- [PROBLEM TO SOLVE]: Pick out each line in these entries that contains the string "gates".

• • • •

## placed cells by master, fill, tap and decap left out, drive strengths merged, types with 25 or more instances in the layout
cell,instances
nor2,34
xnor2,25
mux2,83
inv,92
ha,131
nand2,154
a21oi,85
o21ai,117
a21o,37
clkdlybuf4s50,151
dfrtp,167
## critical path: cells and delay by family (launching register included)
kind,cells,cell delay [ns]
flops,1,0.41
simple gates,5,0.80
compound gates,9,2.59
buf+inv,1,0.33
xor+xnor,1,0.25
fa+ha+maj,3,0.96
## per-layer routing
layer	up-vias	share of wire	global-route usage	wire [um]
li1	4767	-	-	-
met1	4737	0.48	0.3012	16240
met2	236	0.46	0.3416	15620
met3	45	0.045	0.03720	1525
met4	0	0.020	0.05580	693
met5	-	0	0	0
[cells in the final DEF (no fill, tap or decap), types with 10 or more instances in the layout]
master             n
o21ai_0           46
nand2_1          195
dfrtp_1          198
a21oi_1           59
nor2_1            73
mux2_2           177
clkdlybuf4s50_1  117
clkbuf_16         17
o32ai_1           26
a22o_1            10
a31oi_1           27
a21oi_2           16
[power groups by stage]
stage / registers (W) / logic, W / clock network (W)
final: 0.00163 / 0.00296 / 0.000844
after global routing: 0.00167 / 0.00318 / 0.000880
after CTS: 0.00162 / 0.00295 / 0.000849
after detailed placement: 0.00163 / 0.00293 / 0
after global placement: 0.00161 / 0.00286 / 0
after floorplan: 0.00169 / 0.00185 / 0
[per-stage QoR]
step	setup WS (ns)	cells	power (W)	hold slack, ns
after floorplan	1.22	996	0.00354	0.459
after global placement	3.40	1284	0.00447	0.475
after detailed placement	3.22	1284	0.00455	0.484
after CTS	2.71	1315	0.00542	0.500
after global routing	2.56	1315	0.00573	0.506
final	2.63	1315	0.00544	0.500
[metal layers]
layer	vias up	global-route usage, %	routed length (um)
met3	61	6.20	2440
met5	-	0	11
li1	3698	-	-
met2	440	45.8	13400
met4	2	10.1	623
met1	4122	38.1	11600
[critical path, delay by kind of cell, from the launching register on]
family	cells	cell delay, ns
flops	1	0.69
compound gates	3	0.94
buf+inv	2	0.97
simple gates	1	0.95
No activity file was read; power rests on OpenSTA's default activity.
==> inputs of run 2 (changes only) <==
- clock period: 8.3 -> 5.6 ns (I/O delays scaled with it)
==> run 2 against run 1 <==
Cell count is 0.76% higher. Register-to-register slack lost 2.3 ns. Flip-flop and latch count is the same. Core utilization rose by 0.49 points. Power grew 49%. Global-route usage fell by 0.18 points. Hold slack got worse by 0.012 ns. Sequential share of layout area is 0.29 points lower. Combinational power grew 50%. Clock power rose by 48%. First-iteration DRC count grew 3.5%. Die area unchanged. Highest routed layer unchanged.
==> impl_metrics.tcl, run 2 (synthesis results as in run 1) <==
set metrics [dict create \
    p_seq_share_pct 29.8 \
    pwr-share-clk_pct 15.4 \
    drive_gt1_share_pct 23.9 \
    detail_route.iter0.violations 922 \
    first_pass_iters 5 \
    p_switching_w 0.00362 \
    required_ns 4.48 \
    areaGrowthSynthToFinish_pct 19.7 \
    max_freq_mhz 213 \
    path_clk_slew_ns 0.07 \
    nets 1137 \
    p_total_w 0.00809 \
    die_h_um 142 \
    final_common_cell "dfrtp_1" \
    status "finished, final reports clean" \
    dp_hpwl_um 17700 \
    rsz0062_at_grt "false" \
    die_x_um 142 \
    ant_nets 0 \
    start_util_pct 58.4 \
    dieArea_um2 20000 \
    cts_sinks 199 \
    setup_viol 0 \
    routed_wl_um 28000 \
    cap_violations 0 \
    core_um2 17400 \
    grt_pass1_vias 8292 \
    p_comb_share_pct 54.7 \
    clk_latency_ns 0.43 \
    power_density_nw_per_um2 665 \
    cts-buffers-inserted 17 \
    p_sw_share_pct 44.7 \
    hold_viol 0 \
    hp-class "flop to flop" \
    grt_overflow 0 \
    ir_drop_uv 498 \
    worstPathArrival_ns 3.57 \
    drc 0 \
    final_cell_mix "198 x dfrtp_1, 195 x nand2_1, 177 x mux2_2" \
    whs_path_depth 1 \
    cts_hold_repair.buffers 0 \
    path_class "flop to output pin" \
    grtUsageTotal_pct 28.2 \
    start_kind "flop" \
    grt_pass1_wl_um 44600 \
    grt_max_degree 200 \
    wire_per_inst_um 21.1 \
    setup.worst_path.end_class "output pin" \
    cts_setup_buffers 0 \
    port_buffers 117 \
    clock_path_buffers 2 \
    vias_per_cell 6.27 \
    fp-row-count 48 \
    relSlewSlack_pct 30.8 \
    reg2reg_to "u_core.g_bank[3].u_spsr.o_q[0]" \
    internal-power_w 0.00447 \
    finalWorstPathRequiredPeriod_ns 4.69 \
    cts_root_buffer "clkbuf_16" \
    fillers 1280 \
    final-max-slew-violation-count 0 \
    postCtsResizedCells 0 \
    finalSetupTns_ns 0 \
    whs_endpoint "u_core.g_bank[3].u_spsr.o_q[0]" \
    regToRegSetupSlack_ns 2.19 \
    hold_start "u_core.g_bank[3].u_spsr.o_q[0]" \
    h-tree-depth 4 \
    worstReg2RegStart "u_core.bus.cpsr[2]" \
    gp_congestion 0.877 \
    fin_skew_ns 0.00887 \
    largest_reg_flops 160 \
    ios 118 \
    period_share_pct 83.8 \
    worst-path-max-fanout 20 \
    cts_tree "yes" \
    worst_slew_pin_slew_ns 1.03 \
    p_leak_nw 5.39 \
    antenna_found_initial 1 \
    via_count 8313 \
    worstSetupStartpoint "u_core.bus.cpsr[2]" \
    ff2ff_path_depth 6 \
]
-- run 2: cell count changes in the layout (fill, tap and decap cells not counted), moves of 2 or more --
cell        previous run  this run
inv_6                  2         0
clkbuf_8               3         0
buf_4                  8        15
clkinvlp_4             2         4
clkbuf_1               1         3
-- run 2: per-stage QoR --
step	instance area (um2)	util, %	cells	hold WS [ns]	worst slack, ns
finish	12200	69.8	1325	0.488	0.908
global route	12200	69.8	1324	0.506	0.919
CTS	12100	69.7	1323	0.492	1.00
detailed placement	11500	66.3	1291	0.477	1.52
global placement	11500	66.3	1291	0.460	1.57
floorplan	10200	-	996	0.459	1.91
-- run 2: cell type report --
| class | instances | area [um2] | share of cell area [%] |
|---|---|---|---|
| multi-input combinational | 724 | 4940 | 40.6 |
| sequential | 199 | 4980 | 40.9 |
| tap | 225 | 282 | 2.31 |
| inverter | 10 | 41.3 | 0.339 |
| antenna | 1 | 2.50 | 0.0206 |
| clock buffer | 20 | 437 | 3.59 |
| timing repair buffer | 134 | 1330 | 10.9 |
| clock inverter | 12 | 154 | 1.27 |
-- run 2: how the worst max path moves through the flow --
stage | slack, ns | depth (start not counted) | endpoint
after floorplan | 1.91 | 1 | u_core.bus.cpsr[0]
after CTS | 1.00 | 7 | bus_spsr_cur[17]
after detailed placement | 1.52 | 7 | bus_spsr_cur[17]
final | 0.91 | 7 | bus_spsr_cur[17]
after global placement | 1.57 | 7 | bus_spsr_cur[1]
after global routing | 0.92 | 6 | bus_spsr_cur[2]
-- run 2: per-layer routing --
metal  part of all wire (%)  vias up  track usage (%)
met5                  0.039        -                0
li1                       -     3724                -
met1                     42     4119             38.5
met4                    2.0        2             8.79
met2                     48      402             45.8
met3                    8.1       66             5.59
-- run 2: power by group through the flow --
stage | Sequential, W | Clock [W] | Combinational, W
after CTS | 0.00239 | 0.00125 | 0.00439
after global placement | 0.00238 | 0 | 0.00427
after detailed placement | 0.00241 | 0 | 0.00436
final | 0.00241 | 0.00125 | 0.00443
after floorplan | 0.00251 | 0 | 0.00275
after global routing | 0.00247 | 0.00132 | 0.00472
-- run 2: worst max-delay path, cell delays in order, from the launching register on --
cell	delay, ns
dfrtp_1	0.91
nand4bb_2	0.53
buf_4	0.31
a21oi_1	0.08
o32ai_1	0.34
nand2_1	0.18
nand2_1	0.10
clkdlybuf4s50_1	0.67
<file path="src/rtl/bus_pkg.sv">
// Shared definitions for the serial burst bus: FSM state encoding and
// counter-width helpers used by both the slave and master ports.
package bus_pkg;

  typedef enum logic [2:0] {
    ST_IDLE    = 3'd0,
    ST_ADDR    = 3'd1,
    ST_LEN     = 3'd2,
    ST_WDATA   = 3'd3,
    ST_WCOMMIT = 3'd4,
    ST_RREQ    = 3'd5,
    ST_RWAIT   = 3'd6,
    ST_RDATA   = 3'd7
  } state_e;

  // Bits needed for a counter that runs 0 .. n-1 (never less than one bit).
  function automatic int cnt_w(input int n);
    return (n <= 2) ? 1 : $clog2(n);
  endfunction

  function automatic int max3(input int a, input int b, input int c);
    int m;
    m = (a > b) ? a : b;
    return (m > c) ? m : c;
  endfunction

endpackage

</file>
<file path="src/rtl/serial_shift_reg.sv">
// Generic shift register: parallel load, LSB-first serial out, serial in at MSB.
module serial_shift_reg #(
  parameter int WIDTH = 8
) (
  input  logic             clk,
  input  logic             rstn,
  input  logic             load_i,
  input  logic [WIDTH-1:0] load_data_i,
  input  logic             shift_i,
  input  logic             ser_i,
  output logic             ser_o,
  output logic [WIDTH-1:0] par_o
);

  logic [WIDTH-1:0] data_q, data_d;

  // Load has priority over shift; shifting moves toward bit 0.
  always_comb begin
    data_d = data_q;
    if (load_i) begin
      data_d = load_data_i;
    end else if (shift_i) begin
      data_d            = data_q >> 1;
      data_d[WIDTH-1]   = ser_i;
    end
  end

  // Register with asynchronous clear.
  always_ff @(posedge clk or negedge rstn) begin
    if (!rstn) data_q <= '0;
    else       data_q <= data_d;
  end

  assign ser_o = data_q[0];
  assign par_o = data_q;

endmodule

</file>
<file path="src/rtl/burst_slave_port.sv">
// Serial burst slave: receives address/length/write data bit-serially from a
// master and performs burst reads/writes on a parallel memory interface.
//
// Handshake: the master may present a new transaction bit only while sready=1
// (IDLE); after that, each cycle with mvalid=1 delivers exactly one swdata bit
// in ADDR/LEN/WDATA, and mvalid is ignored in WCOMMIT/RREQ/RWAIT/RDATA. Read
// data is returned on srdata, one bit per cycle, qualified by svalid.
module burst_slave_port
  import bus_pkg::*;
#(
  parameter int ADDR_WIDTH  = 12,
  parameter int DATA_WIDTH  = 8,
  parameter int LEN_WIDTH   = 4,
  parameter int MEM_LATENCY = 1
) (
  input  logic                  clk,
  input  logic                  rstn,
  input  logic [DATA_WIDTH-1:0] smemrdata,
  output logic                  smemwen,
  output logic                  smemren,
  output logic [ADDR_WIDTH-1:0] smemaddr,
  output logic [DATA_WIDTH-1:0] smemwdata,
  input  logic                  swdata,
  input  logic                  smode,
  input  logic                  mvalid,
  output logic                  srdata,
  output logic                  svalid,
  output logic                  sready
);

  localparam int RX_W  = max3(ADDR_WIDTH, LEN_WIDTH, DATA_WIDTH);
  localparam int CNT_W = cnt_w(RX_W);
  localparam int LAT_W = cnt_w(MEM_LATENCY);

  localparam logic [CNT_W-1:0] ADDR_LAST = CNT_W'(ADDR_WIDTH - 1);
  localparam logic [CNT_W-1:0] LEN_LAST  = CNT_W'(LEN_WIDTH - 1);
  localparam logic [CNT_W-1:0] DATA_LAST = CNT_W'(DATA_WIDTH - 1);
  localparam logic [LAT_W-1:0] LAT_LAST  = LAT_W'(MEM_LATENCY - 1);

  state_e                state_q, state_d;
  logic                  mode_q, mode_d;
  logic [ADDR_WIDTH-1:0] addr_q, addr_d;
  logic [LEN_WIDTH-1:0]  beats_q, beats_d;
  logic [CNT_W-1:0]      bit_cnt_q, bit_cnt_d;
  logic [LAT_W-1:0]      lat_cnt_q, lat_cnt_d;
  logic [ADDR_WIDTH-1:0] memaddr_q, memaddr_d;
  logic [DATA_WIDTH-1:0] memwdata_q, memwdata_d;

  logic                  rx_shift, tx_load, tx_shift;
  logic [RX_W-2:0]       rx_par;
  logic [RX_W-1:0]       rx_next;
  logic                  rx_ser_unused;
  logic                  tx_ser;
  logic [DATA_WIDTH-1:0] tx_word_unused;

  // The rx register holds all but the newest bit; the field value is read
  // from rx_next in the cycle its final bit arrives on swdata, taking the
  // top n bits, so one register serves address, length and data fields.
  assign rx_next = {swdata, rx_par};

  serial_shift_reg #(.WIDTH(RX_W - 1)) u_rx (
    .clk         (clk),
    .rstn        (rstn),
    .load_i      (1'b0),
    .load_data_i ('0),
    .shift_i     (rx_shift),
    .ser_i       (swdata),
    .ser_o       (rx_ser_unused),
    .par_o       (rx_par)
  );

  serial_shift_reg #(.WIDTH(DATA_WIDTH)) u_tx (
    .clk         (clk),
    .rstn        (rstn),
    .load_i      (tx_load),
    .load_data_i (smemrdata),
    .shift_i     (tx_shift),
    .ser_i       (1'b0),
    .ser_o       (tx_ser),
    .par_o       (tx_word_unused)
  );

  // Next-state and datapath control.
  always_comb begin
    state_d    = state_q;
    mode_d     = mode_q;
    addr_d     = addr_q;
    beats_d    = beats_q;
    bit_cnt_d  = bit_cnt_q;
    lat_cnt_d  = lat_cnt_q;
    memaddr_d  = memaddr_q;
    memwdata_d = memwdata_q;
    rx_shift   = 1'b0;
    tx_load    = 1'b0;
    tx_shift   = 1'b0;
    case (state_q)
      ST_IDLE: begin
        if (mvalid) begin
          rx_shift  = 1'b1;
          mode_d    = smode;
          bit_cnt_d = CNT_W'(1);
          state_d   = ST_ADDR;
        end
      end
      ST_ADDR: begin
        if (mvalid) begin
          rx_shift = 1'b1;
          if (bit_cnt_q == ADDR_LAST) begin
            addr_d    = rx_next[RX_W-1 -: ADDR_WIDTH];
            bit_cnt_d = '0;
            state_d   = ST_LEN;
          end else begin
            bit_cnt_d = bit_cnt_q + CNT_W'(1);
          end
        end
      end
      ST_LEN: begin
        if (mvalid) begin
          rx_shift = 1'b1;
          if (bit_cnt_q == LEN_LAST) begin
            beats_d   = rx_next[RX_W-1 -: LEN_WIDTH];
            bit_cnt_d = '0;
            if (mode_q) begin
              state_d = ST_WDATA;
            end else begin
              memaddr_d = addr_q;
              state_d   = ST_RREQ;
            end
          end else begin
            bit_cnt_d = bit_cnt_q + CNT_W'(1);
          end
        end
      end
      ST_WDATA: begin
        if (mvalid) begin
          rx_shift = 1'b1;
          if (bit_cnt_q == DATA_LAST) begin
            memwdata_d = rx_next[RX_W-1 -: DATA_WIDTH];
            memaddr_d  = addr_q;
            bit_cnt_d  = '0;
            state_d    = ST_WCOMMIT;
          end else begin
            bit_cnt_d = bit_cnt_q + CNT_W'(1);
          end
        end
      end
      ST_WCOMMIT: begin
        if (beats_q != '0) begin
          beats_d = beats_q - LEN_WIDTH'(1);
          addr_d  = addr_q + ADDR_WIDTH'(1);
          state_d = ST_WDATA;
        end else begin
          state_d = ST_IDLE;
        end
      end
      ST_RREQ: begin
        lat_cnt_d = '0;
        state_d   = ST_RWAIT;
      end
      ST_RWAIT: begin
        // Last wait cycle is T+MEM_LATENCY: memory data is valid now.
        if (lat_cnt_q == LAT_LAST) begin
          tx_load   = 1'b1;
          bit_cnt_d = '0;
          state_d   = ST_RDATA;
        end else begin
          lat_cnt_d = lat_cnt_q + LAT_W'(1);
        end
      end
      ST_RDATA: begin
        tx_shift = 1'b1;
        if (bit_cnt_q == DATA_LAST) begin
          bit_cnt_d = '0;
          if (beats_q != '0) begin
            beats_d   = beats_q - LEN_WIDTH'(1);
            addr_d    = addr_q + ADDR_WIDTH'(1);
            memaddr_d = addr_q + ADDR_WIDTH'(1);
            state_d   = ST_RREQ;
          end else begin
            state_d = ST_IDLE;
          end
        end else begin
          bit_cnt_d = bit_cnt_q + CNT_W'(1);
        end
      end
      default: state_d = ST_IDLE;
    endcase
  end

  // State and datapath registers, cleared by asynchronous reset.
  always_ff @(posedge clk or negedge rstn) begin
    if (!rstn) begin
      state_q    <= ST_IDLE;
      mode_q     <= 1'b0;
      addr_q     <= '0;
      beats_q    <= '0;
      bit_cnt_q  <= '0;
      lat_cnt_q  <= '0;
      memaddr_q  <= '0;
      memwdata_q <= '0;
    end else begin
      state_q    <= state_d;
      mode_q     <= mode_d;
      addr_q     <= addr_d;
      beats_q    <= beats_d;
      bit_cnt_q  <= bit_cnt_d;
      lat_cnt_q  <= lat_cnt_d;
      memaddr_q  <= memaddr_d;
      memwdata_q <= memwdata_d;
    end
  end

  assign smemwen   = (state_q == ST_WCOMMIT);
  assign smemren   = (state_q == ST_RREQ);
  assign svalid    = (state_q == ST_RDATA);
  assign srdata    = svalid & tx_ser;
  assign sready    = (state_q == ST_IDLE);
  assign smemaddr  = memaddr_q;
  assign smemwdata = memwdata_q;

endmodule

</file>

• • • •

- [RESPONSE AREA]:
simple gates,5,0.80
compound gates,9,2.59
compound gates	3	0.94
simple gates	1	0.95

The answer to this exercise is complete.